<file path="src/hw/icache_defines.svh">
`ifndef ICACHE_DEFINES_SVH
`define ICACHE_DEFINES_SVH

//////////////////////////////////////////////////
// Instruction cache geometry
//////////////////////////////////////////////////

// Fetch byte address width
`define ICACHE_ADDR_W 32

// Sets in each of the two ways
`define ICACHE_SETS 16

// 32-bit words per cache line
`define ICACHE_WORDS_PER_LINE 4

// Fully associative victim slots
`define ICACHE_VICTIM_ENTRIES 4

`endif

</file>
<file path="src/hw/icache_pkg.sv">
`default_nettype none

`include "icache_defines.svh"

package icache_pkg;

    // Address split into tag, index and byte offset
    localparam int offset_w = $clog2(`ICACHE_WORDS_PER_LINE * 4);
    localparam int index_w = $clog2(`ICACHE_SETS);
    localparam int tag_w = `ICACHE_ADDR_W - index_w - offset_w;
    localparam int block_addr_w = tag_w + index_w;

    // Way or slot number; the value ICACHE_VICTIM_ENTRIES means insert
    localparam int slot_w = $clog2(`ICACHE_VICTIM_ENTRIES + 1);

    typedef logic [31:0] word_t;
    typedef word_t [`ICACHE_WORDS_PER_LINE-1:0] line_t;
    typedef logic [block_addr_w-1:0] block_addr_t;
    typedef logic [slot_w-1:0] slot_t;

    typedef struct packed {
        logic valid;
        logic [`ICACHE_ADDR_W-1:0] addr;
    } fetch_req_t;

    typedef struct packed {
        logic valid;
        word_t data;
    } fetch_rsp_t;

    typedef struct packed {
        logic valid;
        block_addr_t addr;
    } l2_req_t;

    typedef struct packed {
        logic valid;
        line_t data;
    } l2_rsp_t;

    typedef struct packed {
        logic hit;
        slot_t way;
        line_t line;
    } lookup_t;

    typedef struct packed {
        logic wr;
        slot_t way;
        block_addr_t addr;
        line_t line;
    } fill_t;

endpackage

`default_nettype wire

</file>
<file path="src/hw/icache_replacement_ctrl.sv">
`timescale 1ns/10ps
`default_nettype none

`include "icache_defines.svh"

module icache_replacement_ctrl
    import icache_pkg::*;
(
    input  wire logic         CLK,
    input  wire logic         rst,
    input  wire fetch_req_t   req,
    input  wire lookup_t      way_lookup,
    input  wire lookup_t      victim_lookup,
    input  wire logic [1:0]   way_valid,
    input  wire logic         lru_way,
    input  wire line_t        evict_line,
    input  wire block_addr_t  evict_addr,
    output fill_t             way_fill,
    output fill_t             victim_fill,
    output logic              lru_wr,
    output logic              lru_value,
    output fetch_rsp_t        fetch_rsp,
    output logic              fetch_ready,
    output l2_req_t           l2_req,
    input  wire logic         l2_req_ready,
    input  wire l2_rsp_t      l2_rsp,
    output logic              l2_rsp_ready
);

    typedef enum logic [1:0] {IDLE, REQUEST, WAIT} state_e;

    state_e state_q;
    state_e cur_state;

    logic way_hit;
    logic victim_hit;
    logic miss;
    logic l2_rsp_fire;
    logic refill_way;
    logic refill_evict;
    logic [1:0] word_sel;
    block_addr_t req_block;

    assign req_block = req.addr[`ICACHE_ADDR_W-1:offset_w];
    assign word_sel = req.addr[offset_w-1:2];

    // Way hit wins over victim hit
    assign way_hit = req.valid && way_lookup.hit;
    assign victim_hit = req.valid && !way_lookup.hit && victim_lookup.hit;
    assign miss = req.valid && !way_lookup.hit && !victim_lookup.hit;

    // First invalid way, else LRU
    assign refill_way = !way_valid[0] ? 1'b0 : (!way_valid[1] ? 1'b1 : lru_way);
    assign refill_evict = &way_valid;

    //////////////////////////////////////////////////
    // L2 refill FSM
    //////////////////////////////////////////////////

    // Miss starts the request in the same cycle
    always_comb
    begin
        cur_state = state_q;
        if ((state_q == IDLE) && miss)
            cur_state = REQUEST;
    end

    assign l2_req.valid = (cur_state == REQUEST);
    assign l2_req.addr = req_block;
    assign l2_rsp_ready = (state_q == WAIT);
    assign l2_rsp_fire = l2_rsp_ready && l2_rsp.valid;

    always_ff @(posedge CLK)
    begin
        if (rst)
            state_q <= IDLE;
        else
        begin
            case (cur_state)
                REQUEST:
                    state_q <= l2_req_ready ? WAIT : REQUEST;
                WAIT:
                    state_q <= l2_rsp.valid ? IDLE : WAIT;
                default:
                    state_q <= IDLE;
            endcase
        end
    end

    //////////////////////////////////////////////////
    // Write enables and response
    //////////////////////////////////////////////////

    always_comb
    begin
        way_fill = '0;
        victim_fill = '0;
        lru_wr = 1'b0;
        lru_value = 1'b0;
        fetch_rsp = '0;
        if (way_hit)
        begin
            lru_wr = 1'b1;
            lru_value = ~way_lookup.way[0];
            fetch_rsp.valid = 1'b1;
            fetch_rsp.data = way_lookup.line[word_sel];
        end
        else if (victim_hit)
        begin
            // Swap victim line with the LRU way
            way_fill.wr = 1'b1;
            way_fill.way = slot_t'(lru_way);
            way_fill.addr = req_block;
            way_fill.line = victim_lookup.line;
            victim_fill.wr = 1'b1;
            victim_fill.way = victim_lookup.way;
            victim_fill.addr = evict_addr;
            victim_fill.line = evict_line;
            lru_wr = 1'b1;
            lru_value = ~lru_way;
            fetch_rsp.valid = 1'b1;
            fetch_rsp.data = victim_lookup.line[word_sel];
        end
        else if (l2_rsp_fire)
        begin
            way_fill.wr = 1'b1;
            way_fill.way = slot_t'(refill_way);
            way_fill.addr = req_block;
            way_fill.line = l2_rsp.data;
            // Displaced valid line goes to the victim buffer
            victim_fill.wr = refill_evict;
            victim_fill.way = slot_t'(`ICACHE_VICTIM_ENTRIES);
            victim_fill.addr = evict_addr;
            victim_fill.line = evict_line;
            lru_wr = 1'b1;
            lru_value = ~refill_way;
        end
    end

    assign fetch_ready = !req.valid || fetch_rsp.valid;

    assert property (@(posedge CLK) disable iff (rst)
        l2_req.valid && !l2_req_ready |=> l2_req.valid && $stable(l2_req.addr))
        else $error("icache_replacement_ctrl: l2_req changed before ready");

    // Hit answer one cycle after the silent refill edge
    assert property (@(posedge CLK) disable iff (rst)
        l2_rsp_fire |-> !fetch_rsp.valid ##1 fetch_rsp.valid)
        else $error("icache_replacement_ctrl: refill and response out of order");

endmodule

`default_nettype wire

</file>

** To do **
Return every entry verbatim.

** Response below **
<file path="src/hw/icache_defines.svh">
`ifndef ICACHE_DEFINES_SVH
`define ICACHE_DEFINES_SVH

//////////////////////////////////////////////////
// Instruction cache geometry
//////////////////////////////////////////////////

// Fetch byte address width
`define ICACHE_ADDR_W 32

// Sets in each of the two ways
`define ICACHE_SETS 16

// 32-bit words per cache line
`define ICACHE_WORDS_PER_LINE 4

// Fully associative victim slots
`define ICACHE_VICTIM_ENTRIES 4

`endif

</file>
<file path="src/hw/icache_pkg.sv">
`default_nettype none

`include "icache_defines.svh"

package icache_pkg;

    // Address split into tag, index and byte offset
    localparam int offset_w = $clog2(`ICACHE_WORDS_PER_LINE * 4);
    localparam int index_w = $clog2(`ICACHE_SETS);
    localparam int tag_w = `ICACHE_ADDR_W - index_w - offset_w;
    localparam int block_addr_w = tag_w + index_w;

    // Way or slot number; the value ICACHE_VICTIM_ENTRIES means insert
    localparam int slot_w = $clog2(`ICACHE_VICTIM_ENTRIES + 1);

    typedef logic [31:0] word_t;
    typedef word_t [`ICACHE_WORDS_PER_LINE-1:0] line_t;
    typedef logic [block_addr_w-1:0] block_addr_t;
    typedef logic [slot_w-1:0] slot_t;

    typedef struct packed {
        logic valid;
        logic [`ICACHE_ADDR_W-1:0] addr;
    } fetch_req_t;

    typedef struct packed {
        logic valid;
        word_t data;
    } fetch_rsp_t;

    typedef struct packed {
        logic valid;
        block_addr_t addr;
    } l2_req_t;

    typedef struct packed {
        logic valid;
        line_t data;
    } l2_rsp_t;

    typedef struct packed {
        logic hit;
        slot_t way;
        line_t line;
    } lookup_t;

    typedef struct packed {
        logic wr;
        slot_t way;
        block_addr_t addr;
        line_t line;
    } fill_t;

endpackage

`default_nettype wire

</file>
<file path="src/hw/icache_replacement_ctrl.sv">
`timescale 1ns/10ps
`default_nettype none

`include "icache_defines.svh"

module icache_replacement_ctrl
    import icache_pkg::*;
(
    input  wire logic         CLK,
    input  wire logic         rst,
    input  wire fetch_req_t   req,
    input  wire lookup_t      way_lookup,
    input  wire lookup_t      victim_lookup,
    input  wire logic [1:0]   way_valid,
    input  wire logic         lru_way,
    input  wire line_t        evict_line,
    input  wire block_addr_t  evict_addr,
    output fill_t             way_fill,
    output fill_t             victim_fill,
    output logic              lru_wr,
    output logic              lru_value,
    output fetch_rsp_t        fetch_rsp,
    output logic              fetch_ready,
    output l2_req_t           l2_req,
    input  wire logic         l2_req_ready,
    input  wire l2_rsp_t      l2_rsp,
    output logic              l2_rsp_ready
);

    typedef enum logic [1:0] {IDLE, REQUEST, WAIT} state_e;

    state_e state_q;
    state_e cur_state;

    logic way_hit;
    logic victim_hit;
    logic miss;
    logic l2_rsp_fire;
    logic refill_way;
    logic refill_evict;
    logic [1:0] word_sel;
    block_addr_t req_block;

    assign req_block = req.addr[`ICACHE_ADDR_W-1:offset_w];
    assign word_sel = req.addr[offset_w-1:2];

    // Way hit wins over victim hit
    assign way_hit = req.valid && way_lookup.hit;
    assign victim_hit = req.valid && !way_lookup.hit && victim_lookup.hit;
    assign miss = req.valid && !way_lookup.hit && !victim_lookup.hit;

    // First invalid way, else LRU
    assign refill_way = !way_valid[0] ? 1'b0 : (!way_valid[1] ? 1'b1 : lru_way);
    assign refill_evict = &way_valid;

    //////////////////////////////////////////////////
    // L2 refill FSM
    //////////////////////////////////////////////////

    // Miss starts the request in the same cycle
    always_comb
    begin
        cur_state = state_q;
        if ((state_q == IDLE) && miss)
            cur_state = REQUEST;
    end

    assign l2_req.valid = (cur_state == REQUEST);
    assign l2_req.addr = req_block;
    assign l2_rsp_ready = (state_q == WAIT);
    assign l2_rsp_fire = l2_rsp_ready && l2_rsp.valid;

    always_ff @(posedge CLK)
    begin
        if (rst)
            state_q <= IDLE;
        else
        begin
            case (cur_state)
                REQUEST:
                    state_q <= l2_req_ready ? WAIT : REQUEST;
                WAIT:
                    state_q <= l2_rsp.valid ? IDLE : WAIT;
                default:
                    state_q <= IDLE;
            endcase
        end
    end

    //////////////////////////////////////////////////
    // Write enables and response
    //////////////////////////////////////////////////

    always_comb
    begin
        way_fill = '0;
        victim_fill = '0;
        lru_wr = 1'b0;
        lru_value = 1'b0;
        fetch_rsp = '0;
        if (way_hit)
        begin
            lru_wr = 1'b1;
            lru_value = ~way_lookup.way[0];
            fetch_rsp.valid = 1'b1;
            fetch_rsp.data = way_lookup.line[word_sel];
        end
        else if (victim_hit)
        begin
            // Swap victim line with the LRU way
            way_fill.wr = 1'b1;
            way_fill.way = slot_t'(lru_way);
            way_fill.addr = req_block;
            way_fill.line = victim_lookup.line;
            victim_fill.wr = 1'b1;
            victim_fill.way = victim_lookup.way;
            victim_fill.addr = evict_addr;
            victim_fill.line = evict_line;
            lru_wr = 1'b1;
            lru_value = ~lru_way;
            fetch_rsp.valid = 1'b1;
            fetch_rsp.data = victim_lookup.line[word_sel];
        end
        else if (l2_rsp_fire)
        begin
            way_fill.wr = 1'b1;
            way_fill.way = slot_t'(refill_way);
            way_fill.addr = req_block;
            way_fill.line = l2_rsp.data;
            // Displaced valid line goes to the victim buffer
            victim_fill.wr = refill_evict;
            victim_fill.way = slot_t'(`ICACHE_VICTIM_ENTRIES);
            victim_fill.addr = evict_addr;
            victim_fill.line = evict_line;
            lru_wr = 1'b1;
            lru_value = ~refill_way;
        end
    end

    assign fetch_ready = !req.valid || fetch_rsp.valid;

    assert property (@(posedge CLK) disable iff (rst)
        l2_req.valid && !l2_req_ready |=> l2_req.valid && $stable(l2_req.addr))
        else $error("icache_replacement_ctrl: l2_req changed before ready");

    // Hit answer one cycle after the silent refill edge
    assert property (@(posedge CLK) disable iff (rst)
        l2_rsp_fire |-> !fetch_rsp.valid ##1 fetch_rsp.valid)
        else $error("icache_replacement_ctrl: refill and response out of order");

endmodule

`default_nettype wire

</file>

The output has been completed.